▽
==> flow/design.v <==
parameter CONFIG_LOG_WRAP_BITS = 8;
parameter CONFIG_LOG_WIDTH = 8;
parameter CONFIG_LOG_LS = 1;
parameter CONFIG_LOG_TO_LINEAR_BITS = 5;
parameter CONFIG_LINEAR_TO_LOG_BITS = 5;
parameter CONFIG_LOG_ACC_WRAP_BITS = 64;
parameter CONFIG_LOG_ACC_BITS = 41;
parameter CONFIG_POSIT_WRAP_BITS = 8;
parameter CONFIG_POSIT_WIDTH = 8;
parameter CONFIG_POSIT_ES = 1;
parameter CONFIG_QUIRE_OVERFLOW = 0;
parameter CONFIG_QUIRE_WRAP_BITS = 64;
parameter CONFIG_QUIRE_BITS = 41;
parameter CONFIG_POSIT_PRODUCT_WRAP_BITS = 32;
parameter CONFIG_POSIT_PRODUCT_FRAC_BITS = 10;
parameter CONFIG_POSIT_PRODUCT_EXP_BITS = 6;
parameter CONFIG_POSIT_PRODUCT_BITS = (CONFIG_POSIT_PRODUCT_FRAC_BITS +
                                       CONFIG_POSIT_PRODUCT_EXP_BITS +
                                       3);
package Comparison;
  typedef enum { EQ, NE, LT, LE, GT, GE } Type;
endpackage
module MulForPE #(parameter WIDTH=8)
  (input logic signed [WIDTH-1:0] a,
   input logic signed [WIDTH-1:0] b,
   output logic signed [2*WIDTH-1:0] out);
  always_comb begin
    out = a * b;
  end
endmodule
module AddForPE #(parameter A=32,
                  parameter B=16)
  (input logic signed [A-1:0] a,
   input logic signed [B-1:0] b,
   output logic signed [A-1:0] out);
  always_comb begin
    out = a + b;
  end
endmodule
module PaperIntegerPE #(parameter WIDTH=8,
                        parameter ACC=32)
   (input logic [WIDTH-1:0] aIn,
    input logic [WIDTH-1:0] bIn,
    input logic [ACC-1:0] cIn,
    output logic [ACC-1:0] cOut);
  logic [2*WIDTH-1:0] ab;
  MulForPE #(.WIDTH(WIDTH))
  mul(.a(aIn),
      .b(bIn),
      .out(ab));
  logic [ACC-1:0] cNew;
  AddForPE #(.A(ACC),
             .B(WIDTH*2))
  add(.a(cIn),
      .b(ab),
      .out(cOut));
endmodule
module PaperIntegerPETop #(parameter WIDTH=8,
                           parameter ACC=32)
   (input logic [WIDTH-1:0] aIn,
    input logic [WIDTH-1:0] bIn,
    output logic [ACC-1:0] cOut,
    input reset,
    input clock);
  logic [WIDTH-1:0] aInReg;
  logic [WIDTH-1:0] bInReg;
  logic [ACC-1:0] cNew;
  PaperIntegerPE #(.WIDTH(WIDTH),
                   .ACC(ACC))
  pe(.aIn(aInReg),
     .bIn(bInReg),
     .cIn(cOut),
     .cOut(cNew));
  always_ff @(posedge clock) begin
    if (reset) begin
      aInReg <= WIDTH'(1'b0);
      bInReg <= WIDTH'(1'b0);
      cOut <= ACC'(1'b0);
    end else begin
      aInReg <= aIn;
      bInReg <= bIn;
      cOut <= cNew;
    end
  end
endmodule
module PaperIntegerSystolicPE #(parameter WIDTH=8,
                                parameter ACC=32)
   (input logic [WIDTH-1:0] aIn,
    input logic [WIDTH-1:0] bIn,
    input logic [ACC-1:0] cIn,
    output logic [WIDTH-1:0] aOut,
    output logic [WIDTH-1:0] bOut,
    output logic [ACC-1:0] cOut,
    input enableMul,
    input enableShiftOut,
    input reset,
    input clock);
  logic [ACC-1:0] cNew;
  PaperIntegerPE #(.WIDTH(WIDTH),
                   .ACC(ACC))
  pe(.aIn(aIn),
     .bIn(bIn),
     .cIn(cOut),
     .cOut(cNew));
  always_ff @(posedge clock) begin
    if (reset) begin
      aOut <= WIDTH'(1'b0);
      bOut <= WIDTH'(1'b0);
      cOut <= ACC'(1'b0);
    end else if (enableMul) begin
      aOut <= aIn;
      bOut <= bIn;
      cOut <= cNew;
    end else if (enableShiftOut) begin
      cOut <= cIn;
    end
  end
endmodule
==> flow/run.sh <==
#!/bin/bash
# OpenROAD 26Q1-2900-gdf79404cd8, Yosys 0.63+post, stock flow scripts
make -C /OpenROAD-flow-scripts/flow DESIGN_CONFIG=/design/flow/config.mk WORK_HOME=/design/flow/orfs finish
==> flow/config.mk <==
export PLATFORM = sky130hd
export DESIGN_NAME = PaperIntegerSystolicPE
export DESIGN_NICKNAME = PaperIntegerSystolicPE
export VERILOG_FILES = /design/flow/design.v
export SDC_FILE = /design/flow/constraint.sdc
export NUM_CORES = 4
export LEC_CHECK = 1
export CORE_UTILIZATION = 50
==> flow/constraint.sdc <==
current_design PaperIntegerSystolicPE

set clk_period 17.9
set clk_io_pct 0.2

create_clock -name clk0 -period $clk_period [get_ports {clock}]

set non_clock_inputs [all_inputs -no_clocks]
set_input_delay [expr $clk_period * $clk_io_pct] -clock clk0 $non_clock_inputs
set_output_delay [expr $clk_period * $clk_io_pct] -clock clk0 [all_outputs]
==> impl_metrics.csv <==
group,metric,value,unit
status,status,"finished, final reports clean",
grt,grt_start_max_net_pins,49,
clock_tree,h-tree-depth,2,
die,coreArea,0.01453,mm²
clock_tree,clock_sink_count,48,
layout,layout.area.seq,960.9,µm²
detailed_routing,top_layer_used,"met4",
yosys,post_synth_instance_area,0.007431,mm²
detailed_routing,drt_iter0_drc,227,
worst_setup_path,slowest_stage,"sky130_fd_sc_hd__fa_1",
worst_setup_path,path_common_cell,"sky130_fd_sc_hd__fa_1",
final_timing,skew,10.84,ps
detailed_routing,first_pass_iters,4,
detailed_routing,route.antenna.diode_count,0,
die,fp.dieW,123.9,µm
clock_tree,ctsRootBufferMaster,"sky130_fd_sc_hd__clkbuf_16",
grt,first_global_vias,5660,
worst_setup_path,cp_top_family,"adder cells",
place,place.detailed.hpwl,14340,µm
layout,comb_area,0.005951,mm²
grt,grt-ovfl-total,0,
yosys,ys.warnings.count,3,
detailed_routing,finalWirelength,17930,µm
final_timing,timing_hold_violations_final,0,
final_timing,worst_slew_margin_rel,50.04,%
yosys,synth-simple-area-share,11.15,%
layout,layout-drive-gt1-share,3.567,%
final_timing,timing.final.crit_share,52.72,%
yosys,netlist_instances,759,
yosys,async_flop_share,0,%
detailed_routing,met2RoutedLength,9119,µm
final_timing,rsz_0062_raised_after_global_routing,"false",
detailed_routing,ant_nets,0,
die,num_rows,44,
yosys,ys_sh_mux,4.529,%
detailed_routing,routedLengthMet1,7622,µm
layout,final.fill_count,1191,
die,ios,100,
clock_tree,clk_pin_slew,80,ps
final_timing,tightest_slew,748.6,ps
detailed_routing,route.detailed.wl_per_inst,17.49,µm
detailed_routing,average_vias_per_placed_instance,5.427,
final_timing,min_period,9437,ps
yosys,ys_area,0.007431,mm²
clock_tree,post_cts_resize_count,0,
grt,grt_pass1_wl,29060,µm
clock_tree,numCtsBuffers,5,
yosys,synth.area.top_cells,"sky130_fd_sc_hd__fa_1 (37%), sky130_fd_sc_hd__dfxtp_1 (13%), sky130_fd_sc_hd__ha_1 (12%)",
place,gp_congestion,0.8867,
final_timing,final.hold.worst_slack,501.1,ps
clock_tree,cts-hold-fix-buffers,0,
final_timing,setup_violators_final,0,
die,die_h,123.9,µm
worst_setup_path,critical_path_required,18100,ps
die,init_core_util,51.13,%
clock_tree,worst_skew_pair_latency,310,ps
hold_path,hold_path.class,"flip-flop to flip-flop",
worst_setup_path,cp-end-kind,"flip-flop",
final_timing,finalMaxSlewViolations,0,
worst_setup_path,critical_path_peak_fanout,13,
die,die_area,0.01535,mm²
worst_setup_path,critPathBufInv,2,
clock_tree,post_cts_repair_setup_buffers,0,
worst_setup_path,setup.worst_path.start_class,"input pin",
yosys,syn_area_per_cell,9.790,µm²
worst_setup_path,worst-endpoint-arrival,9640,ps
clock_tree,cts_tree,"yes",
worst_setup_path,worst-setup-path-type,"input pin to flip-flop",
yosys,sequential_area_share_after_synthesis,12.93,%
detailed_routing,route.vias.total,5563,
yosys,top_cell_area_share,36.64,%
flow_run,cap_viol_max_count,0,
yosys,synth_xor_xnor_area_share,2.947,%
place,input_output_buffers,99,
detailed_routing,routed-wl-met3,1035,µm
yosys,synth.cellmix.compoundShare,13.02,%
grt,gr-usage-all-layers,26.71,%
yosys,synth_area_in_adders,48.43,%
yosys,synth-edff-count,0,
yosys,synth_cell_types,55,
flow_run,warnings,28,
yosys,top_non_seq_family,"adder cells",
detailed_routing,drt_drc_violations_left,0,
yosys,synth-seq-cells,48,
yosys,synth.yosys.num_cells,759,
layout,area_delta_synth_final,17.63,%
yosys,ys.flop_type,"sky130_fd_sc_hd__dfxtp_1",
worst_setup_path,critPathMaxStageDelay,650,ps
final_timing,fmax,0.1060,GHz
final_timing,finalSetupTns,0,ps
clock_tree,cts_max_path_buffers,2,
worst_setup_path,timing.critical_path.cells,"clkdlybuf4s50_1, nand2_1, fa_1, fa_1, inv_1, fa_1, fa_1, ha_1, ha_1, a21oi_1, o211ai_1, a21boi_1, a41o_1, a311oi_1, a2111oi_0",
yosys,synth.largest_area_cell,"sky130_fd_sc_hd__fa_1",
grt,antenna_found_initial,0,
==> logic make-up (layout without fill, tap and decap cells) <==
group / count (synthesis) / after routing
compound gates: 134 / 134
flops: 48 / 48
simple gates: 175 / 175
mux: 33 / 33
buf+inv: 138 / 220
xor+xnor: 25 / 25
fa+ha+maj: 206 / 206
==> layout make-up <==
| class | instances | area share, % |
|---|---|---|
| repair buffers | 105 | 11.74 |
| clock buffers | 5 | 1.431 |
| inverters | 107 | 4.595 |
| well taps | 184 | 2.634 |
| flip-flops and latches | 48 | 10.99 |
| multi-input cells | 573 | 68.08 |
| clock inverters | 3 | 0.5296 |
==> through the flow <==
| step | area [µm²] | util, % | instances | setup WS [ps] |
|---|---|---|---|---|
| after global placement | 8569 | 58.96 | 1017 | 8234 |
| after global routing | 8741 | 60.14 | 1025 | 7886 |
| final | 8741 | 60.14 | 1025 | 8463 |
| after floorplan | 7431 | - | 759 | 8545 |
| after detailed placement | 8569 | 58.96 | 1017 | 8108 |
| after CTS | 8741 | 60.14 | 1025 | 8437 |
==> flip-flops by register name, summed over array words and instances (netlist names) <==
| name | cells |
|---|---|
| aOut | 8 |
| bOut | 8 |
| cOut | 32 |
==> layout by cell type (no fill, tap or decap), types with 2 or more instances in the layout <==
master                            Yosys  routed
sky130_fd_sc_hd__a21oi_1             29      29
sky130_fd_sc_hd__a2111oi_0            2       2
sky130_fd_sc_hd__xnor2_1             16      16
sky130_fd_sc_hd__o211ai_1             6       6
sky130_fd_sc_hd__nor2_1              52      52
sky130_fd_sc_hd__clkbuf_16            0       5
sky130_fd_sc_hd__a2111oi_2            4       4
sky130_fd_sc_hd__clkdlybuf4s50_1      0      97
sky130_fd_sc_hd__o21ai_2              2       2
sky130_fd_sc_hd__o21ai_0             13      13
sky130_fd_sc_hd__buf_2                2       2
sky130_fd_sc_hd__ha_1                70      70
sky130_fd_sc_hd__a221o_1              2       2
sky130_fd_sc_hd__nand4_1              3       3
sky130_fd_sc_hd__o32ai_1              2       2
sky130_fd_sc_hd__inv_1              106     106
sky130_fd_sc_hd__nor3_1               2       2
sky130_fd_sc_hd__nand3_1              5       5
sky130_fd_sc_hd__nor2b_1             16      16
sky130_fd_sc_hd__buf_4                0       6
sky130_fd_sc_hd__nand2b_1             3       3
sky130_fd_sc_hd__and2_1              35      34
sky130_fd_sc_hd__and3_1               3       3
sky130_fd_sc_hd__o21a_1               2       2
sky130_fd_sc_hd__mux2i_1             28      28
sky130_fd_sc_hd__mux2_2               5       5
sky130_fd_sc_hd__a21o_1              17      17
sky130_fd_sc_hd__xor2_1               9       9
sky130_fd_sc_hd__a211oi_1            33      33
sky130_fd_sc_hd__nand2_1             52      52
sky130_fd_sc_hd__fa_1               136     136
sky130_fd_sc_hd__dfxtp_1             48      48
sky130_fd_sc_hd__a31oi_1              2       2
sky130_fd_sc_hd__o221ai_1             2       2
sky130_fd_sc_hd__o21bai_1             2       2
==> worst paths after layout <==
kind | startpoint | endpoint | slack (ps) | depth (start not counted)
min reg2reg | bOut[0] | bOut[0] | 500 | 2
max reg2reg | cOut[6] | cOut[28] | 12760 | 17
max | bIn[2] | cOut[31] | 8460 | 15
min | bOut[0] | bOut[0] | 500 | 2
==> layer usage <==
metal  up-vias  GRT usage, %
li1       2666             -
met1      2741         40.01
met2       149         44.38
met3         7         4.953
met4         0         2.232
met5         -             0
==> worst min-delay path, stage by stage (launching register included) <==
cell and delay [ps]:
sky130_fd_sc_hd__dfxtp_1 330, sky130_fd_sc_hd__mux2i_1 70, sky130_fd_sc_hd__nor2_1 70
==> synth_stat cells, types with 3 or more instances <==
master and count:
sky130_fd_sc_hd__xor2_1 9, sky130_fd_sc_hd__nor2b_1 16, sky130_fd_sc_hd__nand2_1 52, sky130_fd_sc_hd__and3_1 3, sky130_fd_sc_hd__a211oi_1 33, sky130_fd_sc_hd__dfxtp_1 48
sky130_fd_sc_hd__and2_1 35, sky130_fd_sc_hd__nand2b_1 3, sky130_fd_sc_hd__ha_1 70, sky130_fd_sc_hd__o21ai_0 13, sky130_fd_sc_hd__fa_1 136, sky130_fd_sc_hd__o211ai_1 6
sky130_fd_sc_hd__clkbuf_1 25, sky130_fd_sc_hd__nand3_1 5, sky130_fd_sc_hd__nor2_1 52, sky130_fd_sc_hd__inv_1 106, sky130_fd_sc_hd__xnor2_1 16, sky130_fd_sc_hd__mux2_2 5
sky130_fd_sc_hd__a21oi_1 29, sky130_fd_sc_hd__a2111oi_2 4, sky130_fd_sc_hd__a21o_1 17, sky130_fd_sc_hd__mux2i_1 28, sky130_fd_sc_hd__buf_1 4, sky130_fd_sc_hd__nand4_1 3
△
▽
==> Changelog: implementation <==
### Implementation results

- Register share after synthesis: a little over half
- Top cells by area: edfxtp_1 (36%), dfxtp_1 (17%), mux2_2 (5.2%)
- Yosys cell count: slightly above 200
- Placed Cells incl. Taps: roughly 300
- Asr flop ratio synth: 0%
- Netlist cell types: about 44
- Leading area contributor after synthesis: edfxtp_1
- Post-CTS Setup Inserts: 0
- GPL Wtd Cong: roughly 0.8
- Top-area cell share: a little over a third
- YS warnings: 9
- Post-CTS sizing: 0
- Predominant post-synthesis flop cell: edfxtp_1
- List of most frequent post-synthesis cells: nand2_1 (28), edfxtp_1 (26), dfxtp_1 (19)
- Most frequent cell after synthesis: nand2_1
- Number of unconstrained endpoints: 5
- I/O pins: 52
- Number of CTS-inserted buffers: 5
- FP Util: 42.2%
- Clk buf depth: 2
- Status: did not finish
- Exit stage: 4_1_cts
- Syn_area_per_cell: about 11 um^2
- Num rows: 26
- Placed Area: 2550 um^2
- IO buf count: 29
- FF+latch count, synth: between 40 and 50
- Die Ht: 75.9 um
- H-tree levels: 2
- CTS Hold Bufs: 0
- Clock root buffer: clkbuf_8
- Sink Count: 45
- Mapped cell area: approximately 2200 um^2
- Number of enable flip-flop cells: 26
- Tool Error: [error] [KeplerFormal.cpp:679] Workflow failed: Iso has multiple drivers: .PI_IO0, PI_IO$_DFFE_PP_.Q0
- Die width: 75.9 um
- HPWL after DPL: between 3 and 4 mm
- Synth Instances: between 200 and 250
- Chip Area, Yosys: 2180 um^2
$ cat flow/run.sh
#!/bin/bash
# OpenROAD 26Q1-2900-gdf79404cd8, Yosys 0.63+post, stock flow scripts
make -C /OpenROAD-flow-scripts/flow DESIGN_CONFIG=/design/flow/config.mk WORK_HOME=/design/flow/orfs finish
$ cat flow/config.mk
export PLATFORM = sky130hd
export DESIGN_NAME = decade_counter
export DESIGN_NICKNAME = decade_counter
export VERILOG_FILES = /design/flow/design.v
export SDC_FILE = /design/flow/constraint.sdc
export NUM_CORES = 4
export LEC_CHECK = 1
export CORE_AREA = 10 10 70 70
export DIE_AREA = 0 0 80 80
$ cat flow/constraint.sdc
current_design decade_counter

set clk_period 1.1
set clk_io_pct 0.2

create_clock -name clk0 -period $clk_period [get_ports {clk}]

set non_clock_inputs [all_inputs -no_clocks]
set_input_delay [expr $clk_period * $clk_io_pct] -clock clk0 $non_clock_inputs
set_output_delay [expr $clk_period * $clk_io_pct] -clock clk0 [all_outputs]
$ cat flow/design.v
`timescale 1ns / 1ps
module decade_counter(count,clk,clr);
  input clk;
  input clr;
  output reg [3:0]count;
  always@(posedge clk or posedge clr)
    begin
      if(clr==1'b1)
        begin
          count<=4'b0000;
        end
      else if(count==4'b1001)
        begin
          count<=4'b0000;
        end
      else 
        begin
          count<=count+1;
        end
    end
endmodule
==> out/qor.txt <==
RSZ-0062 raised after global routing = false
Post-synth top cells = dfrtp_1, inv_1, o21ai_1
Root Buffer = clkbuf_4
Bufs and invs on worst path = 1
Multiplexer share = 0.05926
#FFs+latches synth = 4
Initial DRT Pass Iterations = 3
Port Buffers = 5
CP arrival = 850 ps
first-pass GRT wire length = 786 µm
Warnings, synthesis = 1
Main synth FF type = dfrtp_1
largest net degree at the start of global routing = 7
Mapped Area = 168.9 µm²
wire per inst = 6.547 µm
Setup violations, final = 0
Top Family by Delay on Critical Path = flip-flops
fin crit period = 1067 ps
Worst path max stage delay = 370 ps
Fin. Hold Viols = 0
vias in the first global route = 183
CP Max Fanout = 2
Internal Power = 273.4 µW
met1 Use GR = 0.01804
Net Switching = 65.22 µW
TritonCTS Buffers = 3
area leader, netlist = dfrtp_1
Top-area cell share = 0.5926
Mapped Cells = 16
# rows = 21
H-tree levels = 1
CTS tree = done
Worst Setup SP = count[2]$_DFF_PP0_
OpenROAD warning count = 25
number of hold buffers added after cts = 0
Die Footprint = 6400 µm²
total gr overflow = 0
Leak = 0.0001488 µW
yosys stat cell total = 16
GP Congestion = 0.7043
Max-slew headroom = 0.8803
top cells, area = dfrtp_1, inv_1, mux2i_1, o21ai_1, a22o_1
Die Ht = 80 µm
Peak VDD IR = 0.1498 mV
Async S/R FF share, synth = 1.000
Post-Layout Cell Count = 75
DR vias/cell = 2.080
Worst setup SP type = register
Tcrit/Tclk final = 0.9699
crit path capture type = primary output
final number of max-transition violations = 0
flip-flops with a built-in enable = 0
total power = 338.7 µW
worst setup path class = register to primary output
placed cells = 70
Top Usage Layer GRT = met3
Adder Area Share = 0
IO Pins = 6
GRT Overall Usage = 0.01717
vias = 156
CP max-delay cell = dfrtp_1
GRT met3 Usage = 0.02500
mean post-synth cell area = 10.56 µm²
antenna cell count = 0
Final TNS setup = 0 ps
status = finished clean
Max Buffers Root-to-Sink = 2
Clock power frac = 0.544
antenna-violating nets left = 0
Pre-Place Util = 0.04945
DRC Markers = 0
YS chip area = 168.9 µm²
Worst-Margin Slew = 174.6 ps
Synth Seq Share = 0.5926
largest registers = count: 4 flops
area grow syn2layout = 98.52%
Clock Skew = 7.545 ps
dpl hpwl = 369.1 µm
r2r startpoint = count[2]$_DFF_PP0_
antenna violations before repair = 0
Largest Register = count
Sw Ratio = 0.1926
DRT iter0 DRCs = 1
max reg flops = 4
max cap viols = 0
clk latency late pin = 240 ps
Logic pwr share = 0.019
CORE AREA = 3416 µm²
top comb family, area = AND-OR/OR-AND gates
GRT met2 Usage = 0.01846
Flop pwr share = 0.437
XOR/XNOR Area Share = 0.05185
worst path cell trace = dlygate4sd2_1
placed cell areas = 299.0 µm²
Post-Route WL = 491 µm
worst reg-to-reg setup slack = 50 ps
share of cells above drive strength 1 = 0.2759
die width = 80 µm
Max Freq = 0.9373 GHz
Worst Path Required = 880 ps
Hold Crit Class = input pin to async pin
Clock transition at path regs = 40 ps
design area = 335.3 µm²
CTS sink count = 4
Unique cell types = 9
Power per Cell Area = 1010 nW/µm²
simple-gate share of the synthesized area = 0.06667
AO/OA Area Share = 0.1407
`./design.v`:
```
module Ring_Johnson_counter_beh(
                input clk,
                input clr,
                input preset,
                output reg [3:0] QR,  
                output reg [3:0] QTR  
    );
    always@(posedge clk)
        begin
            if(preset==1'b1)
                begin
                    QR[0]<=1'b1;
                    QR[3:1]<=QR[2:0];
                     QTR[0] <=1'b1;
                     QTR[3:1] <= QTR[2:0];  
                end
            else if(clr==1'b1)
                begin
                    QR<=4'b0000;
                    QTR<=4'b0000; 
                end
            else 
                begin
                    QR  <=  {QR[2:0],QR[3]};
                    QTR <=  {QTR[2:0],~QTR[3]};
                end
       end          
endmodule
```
△
Where does the string "about" occur in the material? Copy every line where it does.

Answer to this task:
- Netlist cell types: about 44
- Syn_area_per_cell: about 11 um^2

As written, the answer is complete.